**Description of the task**
The word "cells" occurs in some of the lines below; copy each of those lines.
##### Study material
Background: an optimization exercise with open tools, aiming at small area. Do not read the settings as production practice. The RTL was checked by simulation tests, not by an equivalence proof against the original design.

**design/flow/design.v**
```verilog
module sk7_sine_rom (
    input  wire        s,
    input  wire [7:0]  k,
    output wire [10:0] mag
);
    wire [8:0] i;
    sk7_rinc #(8) u_i (.a(k ^ {8{s}}), .ci(s), .s(i[7:0]), .co(i[8]));
    wire [5:0] a = i[7:2];
    wire [1:0] b = i[1:0];
    reg  [10:0] bs;
    reg  [5:0]  sl;
    reg  [1:0]  of;
    always @* begin
        case (a)
            6'd0: begin bs = 11'd0; sl = 6'd50; of = 2'd2; end
            6'd1: begin bs = 11'd50; sl = 6'd50; of = 2'd2; end
            6'd2: begin bs = 11'd100; sl = 6'd51; of = 2'd2; end
            6'd3: begin bs = 11'd151; sl = 6'd49; of = 2'd2; end
            6'd4: begin bs = 11'd201; sl = 6'd49; of = 2'd2; end
            6'd5: begin bs = 11'd251; sl = 6'd49; of = 2'd1; end
            6'd6: begin bs = 11'd300; sl = 6'd50; of = 2'd2; end
            6'd7: begin bs = 11'd350; sl = 6'd49; of = 2'd2; end
            6'd8: begin bs = 11'd399; sl = 6'd49; of = 2'd3; end
            6'd9: begin bs = 11'd449; sl = 6'd47; of = 2'd3; end
            6'd10: begin bs = 11'd497; sl = 6'd49; of = 2'd3; end
            6'd11: begin bs = 11'd546; sl = 6'd47; of = 2'd3; end
            6'd12: begin bs = 11'd594; sl = 6'd47; of = 2'd3; end
            6'd13: begin bs = 11'd642; sl = 6'd47; of = 2'd3; end
            6'd14: begin bs = 11'd690; sl = 6'd47; of = 2'd0; end
            6'd15: begin bs = 11'd737; sl = 6'd47; of = 2'd0; end
            6'd16: begin bs = 11'd783; sl = 6'd47; of = 2'd2; end
            6'd17: begin bs = 11'd830; sl = 6'd45; of = 2'd1; end
            6'd18: begin bs = 11'd875; sl = 6'd45; of = 2'd3; end
            6'd19: begin bs = 11'd920; sl = 6'd45; of = 2'd3; end
            6'd20: begin bs = 11'd965; sl = 6'd43; of = 2'd3; end
            6'd21: begin bs = 11'd1009; sl = 6'd43; of = 2'd3; end
            6'd22: begin bs = 11'd1052; sl = 6'd43; of = 2'd3; end
            6'd23: begin bs = 11'd1095; sl = 6'd42; of = 2'd2; end
            6'd24: begin bs = 11'd1137; sl = 6'd41; of = 2'd3; end
            6'd25: begin bs = 11'd1179; sl = 6'd39; of = 2'd3; end
            6'd26: begin bs = 11'd1219; sl = 6'd39; of = 2'd3; end
            6'd27: begin bs = 11'd1259; sl = 6'd39; of = 2'd3; end
            6'd28: begin bs = 11'd1299; sl = 6'd39; of = 2'd0; end
            6'd29: begin bs = 11'd1337; sl = 6'd37; of = 2'd3; end
            6'd30: begin bs = 11'd1375; sl = 6'd35; of = 2'd3; end
            6'd31: begin bs = 11'd1411; sl = 6'd37; of = 2'd3; end
            6'd32: begin bs = 11'd1447; sl = 6'd35; of = 2'd3; end
            6'd33: begin bs = 11'd1483; sl = 6'd33; of = 2'd2; end
            6'd34: begin bs = 11'd1517; sl = 6'd33; of = 2'd1; end
            6'd35: begin bs = 11'd1550; sl = 6'd31; of = 2'd3; end
            6'd36: begin bs = 11'd1582; sl = 6'd31; of = 2'd3; end
            6'd37: begin bs = 11'd1614; sl = 6'd31; of = 2'd0; end
            6'd38: begin bs = 11'd1644; sl = 6'd29; of = 2'd3; end
            6'd39: begin bs = 11'd1674; sl = 6'd27; of = 2'd3; end
            6'd40: begin bs = 11'd1702; sl = 6'd27; of = 2'd3; end
            6'd41: begin bs = 11'd1729; sl = 6'd27; of = 2'd2; end
            6'd42: begin bs = 11'd1756; sl = 6'd25; of = 2'd2; end
            6'd43: begin bs = 11'd1781; sl = 6'd23; of = 2'd3; end
            6'd44: begin bs = 11'd1805; sl = 6'd23; of = 2'd3; end
            6'd45: begin bs = 11'd1828; sl = 6'd23; of = 2'd2; end
            6'd46: begin bs = 11'd1850; sl = 6'd21; of = 2'd3; end
            6'd47: begin bs = 11'd1871; sl = 6'd19; of = 2'd3; end
            6'd48: begin bs = 11'd1891; sl = 6'd19; of = 2'd2; end
            6'd49: begin bs = 11'd1910; sl = 6'd17; of = 2'd2; end
            6'd50: begin bs = 11'd1927; sl = 6'd17; of = 2'd3; end
            6'd51: begin bs = 11'd1944; sl = 6'd14; of = 2'd2; end
            6'd52: begin bs = 11'd1959; sl = 6'd13; of = 2'd2; end
            6'd53: begin bs = 11'd1973; sl = 6'd13; of = 2'd1; end
            6'd54: begin bs = 11'd1986; sl = 6'd11; of = 2'd2; end
            6'd55: begin bs = 11'd1997; sl = 6'd11; of = 2'd2; end
            6'd56: begin bs = 11'd2008; sl = 6'd9; of = 2'd1; end
            6'd57: begin bs = 11'd2017; sl = 6'd7; of = 2'd3; end
            6'd58: begin bs = 11'd2025; sl = 6'd6; of = 2'd2; end
            6'd59: begin bs = 11'd2032; sl = 6'd5; of = 2'd2; end
            6'd60: begin bs = 11'd2037; sl = 6'd3; of = 2'd3; end
            6'd61: begin bs = 11'd2041; sl = 6'd3; of = 2'd3; end
            6'd62: begin bs = 11'd2045; sl = 6'd1; of = 2'd2; end
            6'd63: begin bs = 11'd2046; sl = 6'd1; of = 2'd3; end
            default: begin bs = 11'd0; sl = 6'd0; of = 2'd0; end
        endcase
    end
    wire [7:0] p1, p2;
    sk7_radd #(8) u_p1 (.a({6'd0, of}), .b({8{b[0]}} & {2'd0, sl}), .ci(1'b0), .s(p1), .co());
    sk7_radd #(8) u_p2 (.a(p1), .b({8{b[1]}} & {1'd0, sl, 1'b0}), .ci(1'b0), .s(p2), .co());
    wire [10:0] v;
    sk7_radd #(11) u_v (.a(bs), .b({5'd0, p2[7:2]}), .ci(1'b0), .s(v), .co());
    assign mag = i[8] ? 11'd2047 : v;
endmodule
module sk7_mstep (
    input  wire               clk,
    input  wire               rst,         
    input  wire               tick,        
    input  wire signed [31:0] x,           
    input  wire        [15:0] speed,       
    input  wire               vneg,        
    input  wire               at_rest,     
    input  wire               dir,         
    input  wire        [9:0]  e_off,       
    input  wire signed [15:0] lead,        
    input  wire        [2:0]  band_max,    
    input  wire        [11:0] amp,         
    input  wire        [15:0] vbus,        
    output wire               out_valid,
    output wire        [9:0]  addr,        
    output wire        [2:0]  band,        
    output reg  signed [11:0] ent_a,       
    output wire signed [11:0] ent_b,       
    output reg  signed [16:0] volt_a,      
    output wire signed [16:0] volt_b       
);
    reg  [9:0] e_prev;
    reg        have_prev;
    reg  [2:0] band_q;
    reg        adir_q;       
    localparam [1:0] PH_IDLE = 2'd0, PH_C = 2'd1, PH_A = 2'd2, PH_B = 2'd3;
    reg  [1:0] ph;
    reg  [3:0] k;
    reg  [23:0] R;           
    reg  [23:0] W;           
    reg  [11:0] A;           
    reg  [16:0] qacc;        
    wire [9:0] xx  = x[9:0] ^ {10{dir}};
    wire [9:0] cs_s = e_off ^ xx ^ lead[9:0];
    wire [9:0] cs_c = (e_off & xx) | (e_off & lead[9:0]) | (xx & lead[9:0]);
    wire [9:0] e_exact;
    sk7_radd #(10) u_eadd (.a(cs_s), .b({cs_c[8:0], dir}), .ci(1'b0), .s(e_exact), .co());
    wire [1:0] wq = e_exact[9:8] - {1'b0, ~e_exact[7]};
    wire [1:0] uq = e_prev[9:8]  - {1'b0, ~e_prev[7]};
    wire [1:0] dq = wq - uq;
    wire       w0 = e_exact[7] & ~|e_exact[6:0];
    wire       u0 = e_prev[7]  & ~|e_prev[6:0];
    wire crossing = have_prev & ((dq == 2'd0) ? w0 :
                                 (dq == 2'd3) ? ~(u0 & ~w0) : 1'b1);
    wire s_e1, s_e2, s_e3, s_e4, s_r1, s_r2, s_r3, s_r4;
    sk7_gek #(16, 16'd600)  u_e1 (.a(speed), .ge(s_e1));
    sk7_gek #(16, 16'd1500) u_e2 (.a(speed), .ge(s_e2));
    sk7_gek #(16, 16'd3000) u_e3 (.a(speed), .ge(s_e3));
    sk7_gek #(16, 16'd5000) u_e4 (.a(speed), .ge(s_e4));
    sk7_gek #(16, 16'd540)  u_r1 (.a(speed), .ge(s_r1));
    sk7_gek #(16, 16'd1350) u_r2 (.a(speed), .ge(s_r2));
    sk7_gek #(16, 16'd2700) u_r3 (.a(speed), .ge(s_r3));
    sk7_gek #(16, 16'd4500) u_r4 (.a(speed), .ge(s_r4));
    wire [3:0] s_et = {s_e4, s_e3, s_e2, s_e1};
    wire [3:0] s_rt = {s_r4, s_r3, s_r2, s_r1};
    wire [3:0] m_t  = {band_max[2], band_max[2] | (band_max[1] & band_max[0]),
                       |band_max[2:1], |band_max};
    wire [3:0] b_t  = {band_q[2], band_q[2] | (band_q[1] & band_q[0]),
                       |band_q[2:1], |band_q};
    wire [3:0] up_t   = s_et & m_t;                   
    wire       up_gt  = |(up_t & ~b_t);               
    wire [3:0] want_t = up_gt ? up_t : (s_rt & b_t & m_t);
    wire [3:0] new_t  = at_rest ? 4'd0 : crossing ? want_t : b_t;
    wire [2:0] band_new = {new_t[3], new_t[1] & ~new_t[3],
                           (new_t[0] & ~new_t[1]) | (new_t[2] & ~new_t[3])};
    wire       b4 = band_q[2];
    reg  [9:0] gmask;
    always @* begin
        case (band_q[1:0])
            2'd0:    gmask = 10'd0;
            2'd1:    gmask = 10'd3;
            2'd2:    gmask = 10'd15;
            default: gmask = 10'd63;
        endcase
        if (b4) gmask = 10'd255;
    end
    wire [9:0] qe = b4 ? {e_prev[9:8] - {1'b0, ~e_prev[7]}, ~e_prev[7], e_prev[6:0]} : e_prev;
    wire [10:0] qc;
    wire [9:0]  qr;
    assign qc[0] = 1'b0;
    genvar gi;
    generate
        for (gi = 0; gi < 10; gi = gi + 1) begin : g_q
            assign qr[gi]   = gmask[gi] ? 1'b0 : (qe[gi] ^ qc[gi]);
            assign qc[gi+1] = adir_q & (gmask[gi] ? (qc[gi] | qe[gi]) : (qc[gi] & qe[gi]));
        end
    endgenerate
    wire [9:0] qaddr = {qr[9:8], qr[7] | b4, qr[6:0]};
    assign addr = qaddr;
    assign band = band_q;
    wire ph_c    = (ph == PH_C);
    wire ph_a    = (ph == PH_A);
    wire ph_b    = (ph == PH_B);
    wire k0      = (k == 4'd0);
    wire c_last  = ph_c & k0;                   
    wire a_last  = ph_a & k0;
    wire b_first = ph_b & k[3] & k[1];          
    wire fin     = (ph_a | ph_b) & k0;          
    assign out_valid = ph_b & k0;
    wire        tq_s   = qaddr[8] ^ ph_b;
    wire        tq_neg = qaddr[9] ^ (ph_b & qaddr[8]);
    wire [10:0] mag;
    sk7_sine_rom rom (.s(tq_s), .k(qaddr[7:0]), .mag(mag));
    wire [11:0] nlow;
    assign nlow[0] = 1'b0;
    generate
        for (gi = 0; gi < 11; gi = gi + 1) begin : g_n
            assign nlow[gi+1] = nlow[gi] | mag[gi];
        end
    endgenerate
    wire [11:0] ent = {1'b0, mag} ^ ({12{tq_neg}} & nlow);
    assign ent_b = ent;
    wire [3:0] bidx = {k[3] | ph_c, k[2], k[1] | ph_c, k[0]};
    wire       ebit = mag[bidx];
    wire        b  = ph_c ? A[11] : ebit;
    wire [23:0] bw = {24{b}} & W;
    wire [24:0] T;
    assign T[0] = bw[0];
    sk7_radd #(24) u_tadd (.a(R), .b({1'b0, bw[23:1]}), .ci(1'b0), .s(T[24:1]), .co());
    wire [1:0]  qd = T[24:23];
    reg  [14:0] fk;                       
    always @* begin
        case (qd)
            2'd0:    fk = 15'd0;
            2'd1:    fk = 15'd6143;
            2'd2:    fk = 15'd12286;
            default: fk = 15'd18429;
        endcase
    end
    wire [23:0] Rn;
    wire        fco;
    sk7_radd #(15) u_fold (.a(T[14:0]), .b(fk), .ci(1'b0), .s(Rn[14:0]), .co(fco));
    sk7_rinc #(9)  u_finc (.a({1'b0, T[22:15]}), .ci(fco), .s(Rn[23:15]), .co());
    wire rge;
    sk7_gek #(24, 24'd4191233) u_rnd (.a(Rn), .ge(rge));
    wire rnd = fin & rge;
    wire [4:0]  a_hi;
    sk7_rinc #(5) u_ainc (.a(A[4:0]), .ci(qd[1]), .s(a_hi), .co());
    wire [11:0] A_next = ph_c ? {A[10:5], a_hi, qd[0]} : A;
    wire [5:0]  cq     = A_next[5:0];
    wire [5:0] dg;
    wire       dgc;
    sk7_radd #(6) u_dg (.a({6{ebit}} & cq), .b({4'd0, qd & {2{~ph_c}}}), .ci(rnd), .s(dg), .co(dgc));
    wire        clrq = ph_c | b_first;
    wire [16:0] qbase = {17{~clrq}} & {qacc[15:0], 1'b0};
    wire [16:0] qacc_n;
    sk7_radd #(17) u_qacc (.a(qbase), .b({{10{tq_neg}}, {dgc, dg} ^ {7{tq_neg}}}), .ci(tq_neg), .s(qacc_n), .co());
    assign volt_b = qacc_n;
    wire r_keep = ~(a_last | (c_last & ~ebit));
    always @(posedge clk) begin
        if (tick) begin
            R <= {8'd0, {16{amp[11]}} & vbus};
            W <= {8'd0, vbus};
            A <= {amp[10:0], 1'b0};
        end else begin
            R <= {24{r_keep}} & Rn;
            if (c_last)
                W <= Rn;
            A <= A_next;
        end
        qacc <= qacc_n;
        if (a_last) begin
            volt_a <= qacc_n;
            ent_a  <= ent;
        end
    end
    always @(posedge clk) begin
        if (rst) begin
            ph        <= PH_IDLE;
            have_prev <= 1'b0;
            band_q    <= 3'd0;
        end else begin
            if (tick) begin
                ph <= PH_C;
                k  <= 4'd10;
            end else if (ph != PH_IDLE) begin
                if (k0) begin
                    ph <= ph_c ? PH_A : ph_a ? PH_B : PH_IDLE;
                    k  <= ph_c ? 4'd9 : 4'd10;
                end else begin
                    k  <= k - 4'd1;
                end
            end
            if (tick) begin
                have_prev <= 1'b1;
                band_q    <= band_new;
            end
        end
    end
    always @(posedge clk) begin
        if (tick) begin
            e_prev <= e_exact;
            adir_q <= vneg ^ dir;
        end
    end
endmodule
module sk7_radd #(parameter N = 8) (
    input  wire [N-1:0] a,
    input  wire [N-1:0] b,
    input  wire         ci,
    output wire [N-1:0] s,
    output wire         co
);
    wire [N:0] c;
    assign c[0] = ci;
    genvar i;
    generate
        for (i = 0; i < N; i = i + 1) begin : g_bit
            assign s[i]   = a[i] ^ b[i] ^ c[i];
            assign c[i+1] = (a[i] & b[i]) | (c[i] & (a[i] ^ b[i]));
        end
    endgenerate
    assign co = c[N];
endmodule
module sk7_rinc #(parameter N = 8) (
    input  wire [N-1:0] a,
    input  wire         ci,
    output wire [N-1:0] s,
    output wire         co
);
    wire [N:0] c;
    assign c[0] = ci;
    genvar i;
    generate
        for (i = 0; i < N; i = i + 1) begin : g_bit
            assign s[i]   = a[i] ^ c[i];
            assign c[i+1] = a[i] & c[i];
        end
    endgenerate
    assign co = c[N];
endmodule
module sk7_gek #(parameter N = 8, parameter [N-1:0] K = 0) (
    input  wire [N-1:0] a,
    output wire         ge
);
    wire [N:0] g;
    assign g[0] = 1'b1;
    genvar i;
    generate
        for (i = 0; i < N; i = i + 1) begin : g_bit
            if (K[i])
                assign g[i+1] = a[i] & g[i];
            else
                assign g[i+1] = a[i] | g[i];
        end
    endgenerate
    assign ge = g[N];
endmodule
```
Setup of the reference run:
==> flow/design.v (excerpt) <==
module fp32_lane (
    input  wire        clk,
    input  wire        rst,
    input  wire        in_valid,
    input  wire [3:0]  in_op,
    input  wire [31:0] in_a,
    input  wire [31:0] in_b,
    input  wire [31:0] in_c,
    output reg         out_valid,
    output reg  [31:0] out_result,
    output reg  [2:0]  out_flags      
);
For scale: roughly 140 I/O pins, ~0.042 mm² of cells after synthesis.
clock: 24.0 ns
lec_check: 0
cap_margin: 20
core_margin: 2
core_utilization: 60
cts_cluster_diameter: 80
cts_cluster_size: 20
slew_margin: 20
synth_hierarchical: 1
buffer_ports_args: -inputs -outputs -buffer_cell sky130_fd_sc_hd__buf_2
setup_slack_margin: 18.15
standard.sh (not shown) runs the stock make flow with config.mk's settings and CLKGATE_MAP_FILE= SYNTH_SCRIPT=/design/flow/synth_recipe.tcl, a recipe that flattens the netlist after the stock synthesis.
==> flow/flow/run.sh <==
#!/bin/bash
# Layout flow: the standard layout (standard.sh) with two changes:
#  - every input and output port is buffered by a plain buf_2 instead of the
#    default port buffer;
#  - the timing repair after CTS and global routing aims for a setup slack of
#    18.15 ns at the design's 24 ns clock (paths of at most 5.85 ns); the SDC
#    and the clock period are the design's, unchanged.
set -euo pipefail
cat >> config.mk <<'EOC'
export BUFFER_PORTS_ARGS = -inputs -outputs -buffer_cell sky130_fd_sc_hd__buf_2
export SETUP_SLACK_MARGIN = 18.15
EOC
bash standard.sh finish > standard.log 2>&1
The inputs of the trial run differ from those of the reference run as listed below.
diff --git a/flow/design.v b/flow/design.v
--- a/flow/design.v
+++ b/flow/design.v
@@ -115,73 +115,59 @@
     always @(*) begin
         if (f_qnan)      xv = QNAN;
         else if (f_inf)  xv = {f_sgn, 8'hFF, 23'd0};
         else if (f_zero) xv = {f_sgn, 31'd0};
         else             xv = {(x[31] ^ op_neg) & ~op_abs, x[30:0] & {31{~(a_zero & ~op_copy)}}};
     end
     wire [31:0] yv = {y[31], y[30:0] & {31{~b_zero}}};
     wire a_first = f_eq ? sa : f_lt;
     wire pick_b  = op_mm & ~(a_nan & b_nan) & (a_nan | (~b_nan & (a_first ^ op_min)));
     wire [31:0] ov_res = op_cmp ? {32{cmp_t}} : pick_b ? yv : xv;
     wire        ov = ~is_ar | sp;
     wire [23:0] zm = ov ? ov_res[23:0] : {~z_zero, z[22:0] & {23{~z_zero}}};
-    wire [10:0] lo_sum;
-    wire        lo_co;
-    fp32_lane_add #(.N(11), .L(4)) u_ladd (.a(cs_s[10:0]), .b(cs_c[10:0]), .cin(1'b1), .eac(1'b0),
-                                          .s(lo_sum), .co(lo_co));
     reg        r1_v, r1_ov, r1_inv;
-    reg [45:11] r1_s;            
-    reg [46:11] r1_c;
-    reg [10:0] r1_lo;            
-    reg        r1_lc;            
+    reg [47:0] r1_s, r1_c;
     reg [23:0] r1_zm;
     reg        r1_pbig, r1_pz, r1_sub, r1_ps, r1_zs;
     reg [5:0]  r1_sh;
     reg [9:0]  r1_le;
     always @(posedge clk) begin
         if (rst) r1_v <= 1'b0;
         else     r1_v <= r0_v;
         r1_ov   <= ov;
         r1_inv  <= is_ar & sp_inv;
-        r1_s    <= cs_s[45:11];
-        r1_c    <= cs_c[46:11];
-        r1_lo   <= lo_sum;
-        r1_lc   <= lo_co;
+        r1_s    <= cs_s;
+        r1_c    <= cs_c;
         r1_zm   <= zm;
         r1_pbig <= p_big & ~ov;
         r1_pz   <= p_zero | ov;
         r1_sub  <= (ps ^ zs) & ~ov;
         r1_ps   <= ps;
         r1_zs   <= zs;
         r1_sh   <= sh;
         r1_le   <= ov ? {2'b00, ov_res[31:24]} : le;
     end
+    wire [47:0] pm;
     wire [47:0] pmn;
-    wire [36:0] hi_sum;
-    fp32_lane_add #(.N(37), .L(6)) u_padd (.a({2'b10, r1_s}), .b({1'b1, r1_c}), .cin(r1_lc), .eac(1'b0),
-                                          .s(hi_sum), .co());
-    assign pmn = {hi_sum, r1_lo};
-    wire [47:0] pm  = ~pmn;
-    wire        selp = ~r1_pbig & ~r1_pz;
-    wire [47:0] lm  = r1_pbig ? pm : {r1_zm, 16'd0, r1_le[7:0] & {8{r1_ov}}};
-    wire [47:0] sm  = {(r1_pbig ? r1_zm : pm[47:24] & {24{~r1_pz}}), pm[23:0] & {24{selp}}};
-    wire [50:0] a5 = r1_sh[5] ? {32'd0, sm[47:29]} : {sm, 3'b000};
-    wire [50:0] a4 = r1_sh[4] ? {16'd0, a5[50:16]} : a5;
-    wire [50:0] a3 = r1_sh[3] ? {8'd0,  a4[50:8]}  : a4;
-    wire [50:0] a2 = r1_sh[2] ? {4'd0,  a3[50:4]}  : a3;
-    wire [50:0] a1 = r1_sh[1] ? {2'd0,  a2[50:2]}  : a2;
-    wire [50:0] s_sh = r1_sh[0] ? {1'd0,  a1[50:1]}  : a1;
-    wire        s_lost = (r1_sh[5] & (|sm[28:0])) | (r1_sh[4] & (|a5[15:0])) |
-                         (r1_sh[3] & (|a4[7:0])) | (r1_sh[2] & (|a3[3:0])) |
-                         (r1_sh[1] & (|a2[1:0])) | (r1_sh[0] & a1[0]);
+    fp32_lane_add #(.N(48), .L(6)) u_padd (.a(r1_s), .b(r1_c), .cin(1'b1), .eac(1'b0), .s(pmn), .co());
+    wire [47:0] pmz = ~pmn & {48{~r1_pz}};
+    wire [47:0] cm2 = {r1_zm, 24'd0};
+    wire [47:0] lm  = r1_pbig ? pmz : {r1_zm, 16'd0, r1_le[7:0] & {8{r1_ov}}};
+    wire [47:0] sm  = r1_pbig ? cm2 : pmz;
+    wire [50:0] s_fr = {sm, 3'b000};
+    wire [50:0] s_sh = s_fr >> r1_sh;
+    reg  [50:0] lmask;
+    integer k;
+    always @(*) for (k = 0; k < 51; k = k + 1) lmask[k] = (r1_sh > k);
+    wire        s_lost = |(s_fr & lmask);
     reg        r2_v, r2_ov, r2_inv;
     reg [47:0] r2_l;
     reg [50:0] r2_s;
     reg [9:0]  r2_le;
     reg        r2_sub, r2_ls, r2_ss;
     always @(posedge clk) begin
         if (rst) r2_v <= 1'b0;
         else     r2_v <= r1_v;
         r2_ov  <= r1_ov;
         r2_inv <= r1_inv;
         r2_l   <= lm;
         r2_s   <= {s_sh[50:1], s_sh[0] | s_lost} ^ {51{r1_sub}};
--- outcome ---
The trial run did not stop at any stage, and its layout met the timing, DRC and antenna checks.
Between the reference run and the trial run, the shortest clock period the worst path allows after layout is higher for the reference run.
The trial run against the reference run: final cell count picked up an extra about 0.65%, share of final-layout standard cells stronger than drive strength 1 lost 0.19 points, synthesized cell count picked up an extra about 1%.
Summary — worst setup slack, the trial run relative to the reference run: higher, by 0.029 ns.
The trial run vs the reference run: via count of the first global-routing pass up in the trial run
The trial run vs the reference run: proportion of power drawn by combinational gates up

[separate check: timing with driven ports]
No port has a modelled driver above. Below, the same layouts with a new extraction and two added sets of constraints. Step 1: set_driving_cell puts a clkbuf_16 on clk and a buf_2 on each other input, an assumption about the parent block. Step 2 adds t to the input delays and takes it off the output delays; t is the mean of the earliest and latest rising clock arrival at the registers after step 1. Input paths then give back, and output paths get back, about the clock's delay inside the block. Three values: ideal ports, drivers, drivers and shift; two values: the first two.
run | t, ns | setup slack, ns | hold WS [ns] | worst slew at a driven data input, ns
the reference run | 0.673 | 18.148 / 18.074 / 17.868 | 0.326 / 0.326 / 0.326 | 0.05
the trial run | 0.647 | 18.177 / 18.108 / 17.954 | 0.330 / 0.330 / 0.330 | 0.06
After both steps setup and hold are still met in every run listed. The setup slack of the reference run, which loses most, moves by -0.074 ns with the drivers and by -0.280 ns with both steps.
This design comes from an exercise in tuning for small area, a short achievable clock period and few clock cycles on the open sky130 flow, not from production work. RTL that was checked went through simulation tests only; none was proved equivalent to the original. No activity file was given, so power comes from the tool's default toggle rates.

Setup of oak:
## lay_dpu
module lay_dpu (
    input  wire        clk,
    input  wire        rst,           
    input  wire        cmd_valid,
    output wire        cmd_ready,
    input  wire [5:0]  cmd_op,
    input  wire [1:0]  cmd_acc,       
    input  wire [1:0]  cmd_lanes,     
    input  wire [1:0]  cmd_part,      
    input  wire [2:0]  cmd_t,         
    input  wire        cmd_sat,
    input  wire        cmd_rnd,       
    input  wire        cmd_int,       
    input  wire        cmd_trk,       
    input  wire [23:0] cmd_a,
    input  wire [23:0] cmd_b,
    input  wire [23:0] cmd_c,
    input  wire [23:0] cmd_d,
    input  wire [23:0] cmd_e,
    output reg         rsp_valid,
    output reg  [23:0] rsp_data,
    output reg         rsp_annul,
    output reg  [5:0]  rsp_flags,
    output reg  [4:0]  rsp_bx
);
    localparam OP_NOP   = 6'd0,  OP_MOV   = 6'd1,  OP_ADD   = 6'd2,
               OP_SUB   = 6'd3,  OP_CMP   = 6'd4,  OP_NEG   = 6'd5,
               OP_ABS   = 6'd6,  OP_MIN   = 6'd7,  OP_MAX   = 6'd8,
               OP_AND   = 6'd9,  OP_OR    = 6'd10, OP_XOR   = 6'd11,
               OP_NOT   = 6'd12, OP_TST   = 6'd13, OP_SHL   = 6'd14,
               OP_SHR   = 6'd15, OP_SHRL  = 6'd16, OP_CLAMP = 6'd17,
               OP_LERP  = 6'd18, OP_TLU   = 6'd19, OP_SCALE = 6'd20,
               OP_SCALEA= 6'd21, OP_STA   = 6'd22, OP_LDA   = 6'd23,
               OP_RDP   = 6'd24, OP_WRP   = 6'd25, OP_CLRA  = 6'd26,
               OP_MPY   = 6'd27, OP_MAC   = 6'd28, OP_MSU   = 6'd29,
  ...
export LEC_CHECK = 0
export CAP_MARGIN = 20
export CORE_MARGIN = 2
export CORE_UTILIZATION = 30
export PLACE_DENSITY = 0.5
export SLEW_MARGIN = 20
create_clock -name core_clock -period 20.0 [get_ports {clk}]
standard.sh (not shown) runs the stock make flow with config.mk's settings and CLKGATE_MAP_FILE= SYNTH_SCRIPT=/design/flow/synth_recipe.tcl, a recipe that flattens the netlist after the stock synthesis.
==> flow/flow/run.sh <==
#!/bin/bash
# Layout flow: the standard flow (standard.sh), with ORFS's timing
# repair asked to leave a setup margin (so that it sizes and buffers the
# paths that set the achieved period) and the ports buffered with buf_4.
export SETUP_SLACK_MARGIN=14.8
export BUFFER_PORTS_ARGS="-buffer_cell sky130_fd_sc_hd__buf_4"
bash standard.sh > standard.log 2>&1
Testbench counts of oak, summed over its fixed seeds: cycles 11,502.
##########
**Exercise answer**
For scale: roughly 140 I/O pins, ~0.042 mm² of cells after synthesis.
The trial run against the reference run: final cell count picked up an extra about 0.65%, share of final-layout standard cells stronger than drive strength 1 lost 0.19 points, synthesized cell count picked up an extra about 1%.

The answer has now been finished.